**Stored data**
________

### src/design/dtc_ram.sv
// dtc_ram: generic simple dual-port ram, one write port, one registered read port
// used for the per-channel capture rows of the trace block
// no dependencies
module dtc_ram #(
    parameter int WIDTH = 32,
    parameter int DEPTH = 128
) (
    input  logic                             clk,
    input  logic                             we,
    input  logic [$clog2(DEPTH)-1:0]         waddr,
    input  logic [WIDTH-1:0]                 wdata,
    input  logic                             re,
    input  logic [$clog2(DEPTH)-1:0]         raddr,
    output logic [WIDTH-1:0]                 rdata
);

    logic [WIDTH-1:0] mem [DEPTH];
    logic [WIDTH-1:0] rdata_reg;

    always_ff @(posedge clk)
    begin
        if (we)
        begin
            mem[waddr] <= wdata;
        end
        if (re)
        begin
            rdata_reg <= mem[raddr];
        end
    end

    assign rdata = rdata_reg;

endmodule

________

**Task goal**
The entries above must be returned exactly.

**Solution below**
### src/design/dtc_ram.sv
// dtc_ram: generic simple dual-port ram, one write port, one registered read port
// used for the per-channel capture rows of the trace block
// no dependencies
module dtc_ram #(
    parameter int WIDTH = 32,
    parameter int DEPTH = 128
) (
    input  logic                             clk,
    input  logic                             we,
    input  logic [$clog2(DEPTH)-1:0]         waddr,
    input  logic [WIDTH-1:0]                 wdata,
    input  logic                             re,
    input  logic [$clog2(DEPTH)-1:0]         raddr,
    output logic [WIDTH-1:0]                 rdata
);

    logic [WIDTH-1:0] mem [DEPTH];
    logic [WIDTH-1:0] rdata_reg;

    always_ff @(posedge clk)
    begin
        if (we)
        begin
            mem[waddr] <= wdata;
        end
        if (re)
        begin
            rdata_reg <= mem[raddr];
        end
    end

    assign rdata = rdata_reg;

endmodule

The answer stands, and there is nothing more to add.